3.) The Housing Development Incentives Grant enables local governments to apply for state grants to adopt strategies from a menu of best practices to spur housing creation or reduce regulatory barriers.
Transportation Bill? The Governor and bill sponsors gathered a lot of press concerning the transportation bill recently signed into law. SB-260 “Sustainability of the Transportation System” is a 190-page, $5.4 billion plan that is supposedly the solution to Colorado’s woeful lack of transportation funding. But is it? That depends on one’s definition of transportation.
Colorado Department of Transportation Executive Director Shoshana Lew told the House Finance Committee that funding from SB 260 will allow CDOT to take care of about two-thirds of the projects on its statewide $5 billion 10-year plan. But previous funding from efforts like a 2017 bill that authorized the sale of $1.88 billion worth of bond-like certificates of participation for transportation work, had already reduced that list by one-third.
In fact, SB-260 only provides $30.7 million for highway, road and bridge funding in 2022. State highways only receive roughly 26 percent of the $5.3 billion total.
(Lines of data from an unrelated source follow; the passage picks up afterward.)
===== src/rtl/epp_pkg.sv =====
package epp_pkg;

    localparam logic [2:0] OFS_STATUS  = 3'd1;
    localparam logic [2:0] OFS_CONTROL = 3'd2;
    localparam logic [2:0] OFS_ADDR    = 3'd3;
    localparam logic [2:0] OFS_DATA    = 3'd4;

    localparam logic [7:0] CTL_DIR   = 8'h20;
    localparam logic [7:0] CTL_SEL   = 8'h08;
    localparam logic [7:0] CTL_INIT  = 8'h04;
    localparam logic [7:0] CTL_ALF   = 8'h02;
    localparam logic [7:0] CTL_STB   = 8'h01;
    localparam logic [7:0] CTL_MASK  = CTL_DIR | CTL_SEL | CTL_INIT | CTL_ALF | CTL_STB;
    localparam logic [7:0] CTL_RESET = CTL_SEL | CTL_INIT;
    localparam logic [7:0] CTL_WR_OK = CTL_INIT;
    localparam logic [7:0] CTL_RD_OK = CTL_DIR | CTL_INIT;

    typedef enum logic [1:0] {
        SZ_BYTE = 2'd0,
        SZ_HALF = 2'd1,
        SZ_WORD = 2'd2,
        SZ_WALT = 2'd3
    } size_e;

    typedef enum logic [1:0] {
        PH_IDLE    = 2'd0,
        PH_STROBE  = 2'd1,
        PH_RELEASE = 2'd2
    } phy_state_e;

    typedef enum logic [1:0] {
        SQ_IDLE  = 2'd0,
        SQ_ISSUE = 2'd1,
        SQ_WAIT  = 2'd2
    } seq_state_e;

endpackage


===== src/rtl/epp_gate.sv =====
module epp_gate
    import epp_pkg::*;
(
    input  logic [7:0] ctrl_i,
    output logic       wr_ok_o,
    output logic       rd_ok_o
);
    logic [7:0] masked;

    always_comb begin
        masked  = ctrl_i & CTL_MASK;
        wr_ok_o = (masked == CTL_WR_OK);
        rd_ok_o = (masked == CTL_RD_OK);
    end
endmodule


===== src/rtl/epp_lane_mux.sv =====
module epp_lane_mux #(
    parameter  int unsigned LANES = 4,
    localparam int unsigned IDX_W = (LANES > 1) ? $clog2(LANES) : 1,
    localparam int unsigned W     = LANES * 8
) (
    input  logic [W-1:0]     word_i,
    input  logic [IDX_W-1:0] sel_i,
    input  logic [IDX_W-1:0] last_i,
    input  logic [W-1:0]     acc_i,
    input  logic [7:0]       byte_i,
    output logic [7:0]       byte_o,
    output logic [W-1:0]     acc_o,
    output logic [W-1:0]     mask_o
);
    logic [7:0] lane [LANES];

    for (genvar g = 0; g < LANES; g++) begin : g_lane
        assign lane[g]          = word_i[g*8 +: 8];
        assign acc_o[g*8 +: 8]  = (sel_i == IDX_W'(g)) ? byte_i : acc_i[g*8 +: 8];
        assign mask_o[g*8 +: 8] = (IDX_W'(g) <= last_i) ? 8'hFF : 8'h00;
    end

    assign byte_o = lane[sel_i];
endmodule


===== src/rtl/epp_strobe_phy.sv =====
module epp_strobe_phy
    import epp_pkg::*;
#(
    parameter  int unsigned TMO_CYCLES = 64,
    localparam int unsigned CNT_W      = (TMO_CYCLES > 1) ? $clog2(TMO_CYCLES) : 1
) (
    input  logic       clk,
    input  logic       rst_n,
    input  logic       start_i,
    input  logic       is_addr_i,
    input  logic       is_write_i,
    input  logic [7:0] wbyte_i,
    input  logic       per_ready,
    input  logic [7:0] per_ad_i,
    output logic       per_addr_stb,
    output logic       per_data_stb,
    output logic       per_write,
    output logic       per_ad_oe,
    output logic [7:0] per_ad_o,
    output logic       fin_o,
    output logic       ok_o,
    output logic [7:0] rbyte_o
);
    typedef struct packed {
        phy_state_e       state;
        logic [CNT_W-1:0] cnt;
        logic             is_addr;
        logic             is_write;
        logic [7:0]       wbyte;
        logic [7:0]       rbyte;
        logic             ok;
    } phy_t;

    phy_t d, q;

    always_comb begin
        d = q;
        unique case (q.state)
            PH_IDLE: begin
                if (start_i) begin
                    d.state    = PH_STROBE;
                    d.cnt      = '0;
                    d.is_addr  = is_addr_i;
                    d.is_write = is_write_i;
                    d.wbyte    = wbyte_i;
                    d.ok       = 1'b0;
                end
            end
            PH_STROBE: begin
                if (per_ready) begin
                    d.ok    = 1'b1;
                    d.state = PH_RELEASE;
                    if (!q.is_write) begin
                        d.rbyte = per_ad_i;
                    end
                end else if (q.cnt == CNT_W'(TMO_CYCLES - 1)) begin
                    d.ok    = 1'b0;
                    d.state = PH_RELEASE;
                end else begin
                    d.cnt = q.cnt + 1'b1;
                end
            end
            PH_RELEASE: d.state = PH_IDLE;
            default:    d.state = PH_IDLE;
        endcase
    end

    always_ff @(posedge clk or negedge rst_n) begin
        if (!rst_n) begin
            q <= '{state: PH_IDLE, cnt: '0, is_addr: 1'b0, is_write: 1'b0,
                   wbyte: 8'h00, rbyte: 8'h00, ok: 1'b0};
        end else begin
            q <= d;
        end
    end

    assign per_addr_stb = (q.state == PH_STROBE) && q.is_addr;
    assign per_data_stb = (q.state == PH_STROBE) && !q.is_addr;
    assign per_write    = (q.state != PH_IDLE) && q.is_write;
    assign per_ad_oe    = (q.state != PH_IDLE) && q.is_write;
    assign per_ad_o     = q.wbyte;
    assign fin_o        = (q.state == PH_RELEASE);
    assign ok_o         = q.ok;
    assign rbyte_o      = q.rbyte;
endmodule


===== src/rtl/epp_cycle_ctrl.sv =====
module epp_cycle_ctrl
    import epp_pkg::*;
#(
    parameter int unsigned DATA_W     = 32,
    parameter int unsigned TMO_CYCLES = 64
) (
    input  logic              clk,
    input  logic              rst_n,
    input  logic              host_req,
    input  logic              host_we,
    input  logic [2:0]        host_addr,
    input  logic [1:0]        host_size,
    input  logic [DATA_W-1:0] host_wdata,
    output logic              host_busy,
    output logic              host_done,
    output logic [DATA_W-1:0] host_rdata,
    output logic [7:0]        per_ad_o,
    output logic              per_ad_oe,
    input  logic [7:0]        per_ad_i,
    output logic              per_addr_stb,
    output logic              per_data_stb,
    output logic              per_write,
    input  logic              per_ready
);
    localparam int unsigned LANES = DATA_W / 8;
    localparam int unsigned IDX_W = (LANES > 1) ? $clog2(LANES) : 1;

    typedef struct packed {
        seq_state_e        state;
        logic              we;
        logic              is_addr;
        logic [IDX_W-1:0]  last;
        logic [IDX_W-1:0]  idx;
        logic [DATA_W-1:0] wdata;
        logic [DATA_W-1:0] acc;
        logic              tmo;
        logic [7:0]        ctrl;
        logic              done;
        logic [DATA_W-1:0] rdata;
    } seq_t;

    seq_t d, q;

    logic              wr_ok, rd_ok;
    logic [7:0]        cur_byte;
    logic [DATA_W-1:0] acc_merged;
    logic [DATA_W-1:0] width_mask;
    logic              phy_start, phy_fin, phy_ok;
    logic [7:0]        phy_rbyte;
    logic [IDX_W-1:0]  req_last;
    logic [7:0]        ctrl_cur;
    logic              tmo_cur;

    epp_gate u_gate (
        .ctrl_i  (q.ctrl),
        .wr_ok_o (wr_ok),
        .rd_ok_o (rd_ok)
    );

    epp_lane_mux #(.LANES(LANES)) u_lanes (
        .word_i (q.wdata),
        .sel_i  (q.idx),
        .last_i (q.last),
        .acc_i  (q.acc),
        .byte_i (phy_rbyte),
        .byte_o (cur_byte),
        .acc_o  (acc_merged),
        .mask_o (width_mask)
    );

    epp_strobe_phy #(.TMO_CYCLES(TMO_CYCLES)) u_phy (
        .clk          (clk),
        .rst_n        (rst_n),
        .start_i      (phy_start),
        .is_addr_i    (q.is_addr),
        .is_write_i   (q.we),
        .wbyte_i      (cur_byte),
        .per_ready    (per_ready),
        .per_ad_i     (per_ad_i),
        .per_addr_stb (per_addr_stb),
        .per_data_stb (per_data_stb),
        .per_write    (per_write),
        .per_ad_oe    (per_ad_oe),
        .per_ad_o     (per_ad_o),
        .fin_o        (phy_fin),
        .ok_o         (phy_ok),
        .rbyte_o      (phy_rbyte)
    );

    // size code to index of the last byte lane; the address offset is always one byte
    always_comb begin
        if (host_addr == OFS_ADDR) begin
            req_last = '0;
        end else begin
            unique case (size_e'(host_size))
                SZ_BYTE: req_last = '0;
                SZ_HALF: req_last = IDX_W'(1);
                default: req_last = IDX_W'(LANES - 1);
            endcase
        end
    end

    always_comb begin
        d      = q;
        d.done = 1'b0;
        unique case (q.state)
            SQ_IDLE: begin
                if (host_req) begin
                    d.rdata = '0;
                    unique case (host_addr)
                        OFS_STATUS: begin
                            d.done = 1'b1;
                            if (host_we) begin
                                if (host_wdata[0]) d.tmo = 1'b0;
                            end else begin
                                d.rdata = DATA_W'(q.tmo);
                            end
                        end
                        OFS_CONTROL: begin
                            d.done = 1'b1;
                            if (host_we) d.ctrl  = host_wdata[7:0];
                            else         d.rdata = DATA_W'(q.ctrl);
                        end
                        OFS_ADDR, OFS_DATA: begin
                            d.we      = host_we;
                            d.is_addr = (host_addr == OFS_ADDR);
                            d.last    = req_last;
                            d.idx     = '0;
                            d.wdata   = host_wdata;
                            d.acc     = '0;
                            if (host_we ? wr_ok : rd_ok) begin
                                d.state = SQ_ISSUE;
                            end else begin
                                d.done = 1'b1;
                                if (!host_we) d.rdata = ~(~'0 << (8 * (int'(req_last) + 1)));
                            end
                        end
                        default: d.done = 1'b1;
                    endcase
                end
            end
            SQ_ISSUE: d.state = SQ_WAIT;
            SQ_WAIT: begin
                if (phy_fin) begin
                    if (!phy_ok) begin
                        d.tmo   = 1'b1;
                        d.done  = 1'b1;
                        d.rdata = q.we ? '0 : width_mask;
                        d.state = SQ_IDLE;
                    end else begin
                        d.acc = acc_merged;
                        if (q.idx == q.last) begin
                            d.done  = 1'b1;
                            d.rdata = q.we ? '0 : acc_merged;
                            d.state = SQ_IDLE;
                        end else begin
                            d.idx   = q.idx + 1'b1;
                            d.state = SQ_ISSUE;
                        end
                    end
                end
            end
            default: d.state = SQ_IDLE;
        endcase
    end

    always_ff @(posedge clk or negedge rst_n) begin
        if (!rst_n) begin
            q <= '{state: SQ_IDLE, we: 1'b0, is_addr: 1'b0, last: '0, idx: '0,
                   wdata: '0, acc: '0, tmo: 1'b0, ctrl: CTL_RESET, done: 1'b0,
                   rdata: '0};
        end else begin
            q <= d;
        end
    end

    assign phy_start  = (q.state == SQ_ISSUE);
    assign host_busy  = (q.state != SQ_IDLE);
    assign host_done  = q.done;
    assign host_rdata = q.rdata;
    assign ctrl_cur   = q.ctrl;
    assign tmo_cur    = q.tmo;
endmodule


===== config.mk =====
export PLATFORM = sky130hd
export DESIGN_NAME = epp_cycle_ctrl
export DESIGN_NICKNAME = d
export VERILOG_FILES = /design/src/rtl/epp_pkg.sv /design/src/rtl/epp_gate.sv /design/src/rtl/epp_lane_mux.sv /design/src/rtl/epp_strobe_phy.sv /design/src/rtl/epp_cycle_ctrl.sv
export SDC_FILE = /design/constraint.sdc
export NUM_CORES = 1
export LEC_CHECK = 0
export BUFFER_PORTS_ARGS = -buffer_cell sky130_fd_sc_hd__buf_2
export CAP_MARGIN = 30
export CORE_UTILIZATION = 40
export DETAILED_ROUTE_END_ITERATION = 7
export PLACE_DENSITY = 0.58
export SKIP_CTS_REPAIR_TIMING = 1
export SYNTH_ARGS = -nofsm -noshare
export SYNTH_HDL_FRONTEND = slang
export SYNTH_HIERARCHICAL = 1
export SYNTH_SLANG_ARGS = --single-unit

===== constraint.sdc =====
create_clock -name clk -period 2.7 [get_ports clk]
set_input_delay 0.135 -clock clk [delete_from_list [all_inputs] [get_ports clk]]
set_output_delay 0.135 -clock clk [all_outputs]
set_load 0.01 [all_outputs]

==> impl_results.md <==
* Critical path class: register to register
* FILL cells at approximately 1700
* Clock tree root buffer cell: sky130_fd_sc_hd__clkbuf_16
* Total clock sinks at about 140
* Number of iterations in the first detailed-routing pass at 4
* Library cells used by synthesis at between 70 and 80
* Floorplan die area at a little over 20000 um^2
* Worst skew pair latency at between 0.4 and 0.5 ns
* Vias post-DR at slightly above 5000
* Critical Path Start Type: register
* Worst vdd rail ir drop at 0.0005546 V
* Violations in the final reports: negative hold slack
* Type of the tightest min-delay check: input port to register
* Detail-routed net length per standard cell at around 17 um
* Crit path DAT at ~2.5 ns
* Number of failing setup endpoints in the final timing report at 0
* Hold slack final at -0.001949 ns
* Number of port buffers at between 90 and 100
* Synthesis-stage register bit count at 141
* Top cell type by total area after synthesis: sky130_fd_sc_hd__dfrtp_1
* Required time reported for the critical path endpoint at a little over 3 ns
* Leakage power of the design at ~4.0 nW
* Nets at ~800
* Deepest clock path buffer count at 2
* Cell-internal power at roughly 0.0053 W
* Share of power burned in combinational logic at 0.321
* Clock power frac at 0.291
* Clock skew at roughly 0.013 ns
* Clock slew seen by the registers of the worst setup and hold paths at ~0.06 ns
* Vias in the first global route at approximately 5200
* Synthesized area at 7954 um^2
* Hold Path Stages at 2
* Maximum number of pins on one net before global-route repair at 71
* Global-route wire length before repair at about 28 mm
* Worst-case setup margin in the final layout at around 0.57 ns
* Post-route clock period utilization at 0.7905
* Startpoint of the worst hold path: host_addr[2]
* Antenna violations before repair at 1
* Top library cells by usage in the layout, fill and taps aside: 139 x sky130_fd_sc_hd__dfrtp_1, 94 x sky130_fd_sc_hd__buf_2, 89 x sky130_fd_sc_hd__mux2_2
* Worst setup EP type: register
* Net Sw Frac at 0.3466
* Fraction of power consumed by sequential logic at 0.389
* Number of synthesized flops with an enable pin at 0
* Cell area power density at between 800 and 900 nW/um^2
* Peak fanout along the critical path at 16
* Leading register cell type out of synthesis: sky130_fd_sc_hd__dfrtp_1
* Async SR Flop Fraction at 1.000
* Worst Hold End: q[110]
* Signed area change from the synthesized netlist to the final layout at 14.52%
* Cell types with the largest area share after synthesis: sky130_fd_sc_hd__dfrtp_1 44%, sky130_fd_sc_hd__mux2_2 13%, sky130_fd_sc_hd__buf_4 8.0%
* Max_slew headroom at 0.4758
* Total power of the final layout at between 0.008 and 0.009 W
* Number of core rows at just over 50
* Standard cell core area at 19460 um^2
* End of the worst register-to-register path: host_rdata[19]
* Number of instances in the synthesized netlist at ~690
* Worst slack at placement at ~0.6 ns
* Synth warnings at 6
* R2r startpoint: q[113]
* Total negative setup slack at 0 ns
* Upper clock frequency limit at 468.5 MHz
* Actual slew at the worst max-slew pin at between 0.7 and 0.8 ns
* Initial Utilization at 0.4087
* Post-detailed-route DRC marker count at 0
* Worst reg-to-reg setup slack at 0.57 ns
* Area of all sequential standard cells at 3531 um^2
* Sequential fraction of the synthesis area at 0.4439
* Share of Yosys cell area claimed by the top area cell type at 0.4373
* Routability-driven placement congestion ratio at between 0.8 and 0.9
* Share of layout cells above drive strength 1 at 0.3626
* Number of maximum-capacitance constraint violations at 0
* Total count of hold-check failures in the final report at 1
* Count of nets left with antenna violations after detail routing at 0
* Maximum level of the CTS H-tree at 4
* Overall die width at around 140 um
* Final critical path time including I/O delays and setup at about 2.1 ns
* Ant diodes at 0
* Commonest non-fill, non-tap cell in the layout: sky130_fd_sc_hd__dfrtp_1
* Drt first-iter violations at about 250
* Area of the multi-input gates at 3503 um^2
* Total grt overflow at 0
* Ratio of routed vias to standard cells at 5.034
* Number of max-slew violations in the final report at 0
* Switching power total at 0.002806 W
* GRT Resource Usage Total at 0.1832
* Post-detailed-placement half-perimeter wirelength at about 12 mm
* Number of clock buffers inserted by TritonCTS at 17
* Top-Level Pins at between 90 and 100
* Outcome: finished with violations
* Chip Height at around 140 um
* Overall routed net length at ~18 mm
* Clock tree from TritonCTS: built
* Post-synthesis average cell area at 11.51 um^2
* Worst r2r path cells at 4
* RSZ-0062 raised after global routing: no
-- routing by layer --
layer	track usage	vias to the layer above	wire (um)
met4	0.04697	2	107
met1	0.2330	2597	7950
met3	0.05064	10	711
met5	0	-	13
met2	0.3060	100	8731
li1	-	2471	-
-- area by class of cell --
type	count	area share
inverter	39	0.01607
timing repair buffer	149	0.1100
clock buffer	17	0.04670
tap	265	0.03640
sequential	141	0.3876
clock inverter	15	0.01854
multi-input combinational	403	0.3846
-- power groups by stage --
stage | combinational [W] | clock, W | sequential, W
final | 0.00260 | 0.00235 | 0.00315
after global routing | 0.00284 | 0.00250 | 0.00323
after detailed placement | 0.00257 | 0 | 0.00319
after CTS | 0.00258 | 0.00241 | 0.00315
after floorplan | 0.00251 | 0 | 0.00294
after global placement | 0.00251 | 0 | 0.00316
-- logic make-up (layout without fill, tap and decap cells) --
logic type	Yosys count	after routing	share of synthesized area
AOI/OAI and AO/OA	88	88	0.08983
xor gates and xnor gates	3	3	0.003304
adders and majority gates	1	1	0.001573
buffers and inverters	154	220	0.1200
DFF	141	141	0.4439
muxes	166	166	0.2408
other	1	8	0.0004715
and+or+nand+nor	137	137	0.1001
-- how the worst max path moves through the flow --
stage / from / end / slack [ns] / depth (start not counted)
floorplan: q[106] / host_rdata[0] / 0.85 / 5
global placement: q[113] / host_rdata[31] / 0.69 / 4
detailed placement: q[113] / host_rdata[19] / 0.60 / 4
CTS: u_phy/q[26] / q[61] / 0.57 / 6
global route: u_phy/q[26] / q[61] / 0.42 / 6
finish: q[113] / host_rdata[19] / 0.57 / 4
-- critical path, cell delays in order, from the launching register on --
cell                       delay (ns)
sky130_fd_sc_hd__dfrtp_1         0.53
sky130_fd_sc_hd__nor3b_4         0.40
sky130_fd_sc_hd__o21ai_4         0.14
sky130_fd_sc_hd__o311ai_4        0.72
sky130_fd_sc_hd__o22a_1          0.26
-- cell usage after synthesis, types with 6 or more instances --
master                       n
sky130_fd_sc_hd__dfrtp_1   139
sky130_fd_sc_hd__mux2_2     89
sky130_fd_sc_hd__buf_4      85
sky130_fd_sc_hd__mux2i_1    59
sky130_fd_sc_hd__nand2_1    45
sky130_fd_sc_hd__inv_1      38
sky130_fd_sc_hd__nor3_1     24
sky130_fd_sc_hd__o22a_1     24
sky130_fd_sc_hd__o21ai_0    16
sky130_fd_sc_hd__clkbuf_1   14
sky130_fd_sc_hd__nor2b_1    13
sky130_fd_sc_hd__nor2_1     12
sky130_fd_sc_hd__a21oi_1    10
sky130_fd_sc_hd__buf_2      10
sky130_fd_sc_hd__a221o_1     8
sky130_fd_sc_hd__mux2_4      8
sky130_fd_sc_hd__mux4_2      8
sky130_fd_sc_hd__buf_6       6
-- state kept, by name (all words and copies together), names as in the netlist --
| register | cells |
|---|---|
| u_phy/per_ad_o | 8 |
| ctrl_cur | 8 |
| host_done | 1 |
| tmo_cur | 1 |
| host_rdata | 32 |
| q | 72 |
| u_phy/ok_o | 1 |
| u_phy/q | 10 |
| u_phy/rbyte_o | 8 |
-- per-stage QoR --
| step | hold slack (ns) | cell area (um^2) | utilization | cells |
|---|---|---|---|---|
| final | -0.001949 | 9109 | 0.4680 | 1029 |
| after global routing | 0.02808 | 9109 | 0.4680 | 1029 |
| after CTS | -0.2542 | 8698 | 0.4469 | 988 |
| after detailed placement | 0.2059 | 8104 | 0.4164 | 956 |
| after global placement | 0.2006 | 8104 | 0.4164 | 956 |
| after floorplan | -0.1606 | 7980 | - | 698 |
Note: power is estimated with default switching activity, not from simulation.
The amount dedicated to state highways will vary over an 11-period span but will never add more than $245 million in a year’s time (2032). The rest of the funding goes to local government, transit, paying off debt for previous road projects, incentives for purchasing electric vehicles, and, adding charging stations and air pollution mitigation projects.
70 percent of the bill’s revenue comes from new fees that will impact consumers. The new fees include things such as a new fee on gas and diesel purchase, a charge for delivery services such as Amazon and Grubhub and, rental car fees.
Housing as Infrastructure: President Biden is actively working with congressional leaders to achieve consensus on his proposed infrastructure plan. The most recent infrastructure bill, the FAST Act, expired in 2020. The National Association of REALTORS® is advocating for the concept that housing should be considered infrastructure, a proposal that meshes with the President’s concept. Traditionally, infrastructure referred to transportation but the President wants to expand that definition, adding funding for schools, access to services, clean energy, social equity and more.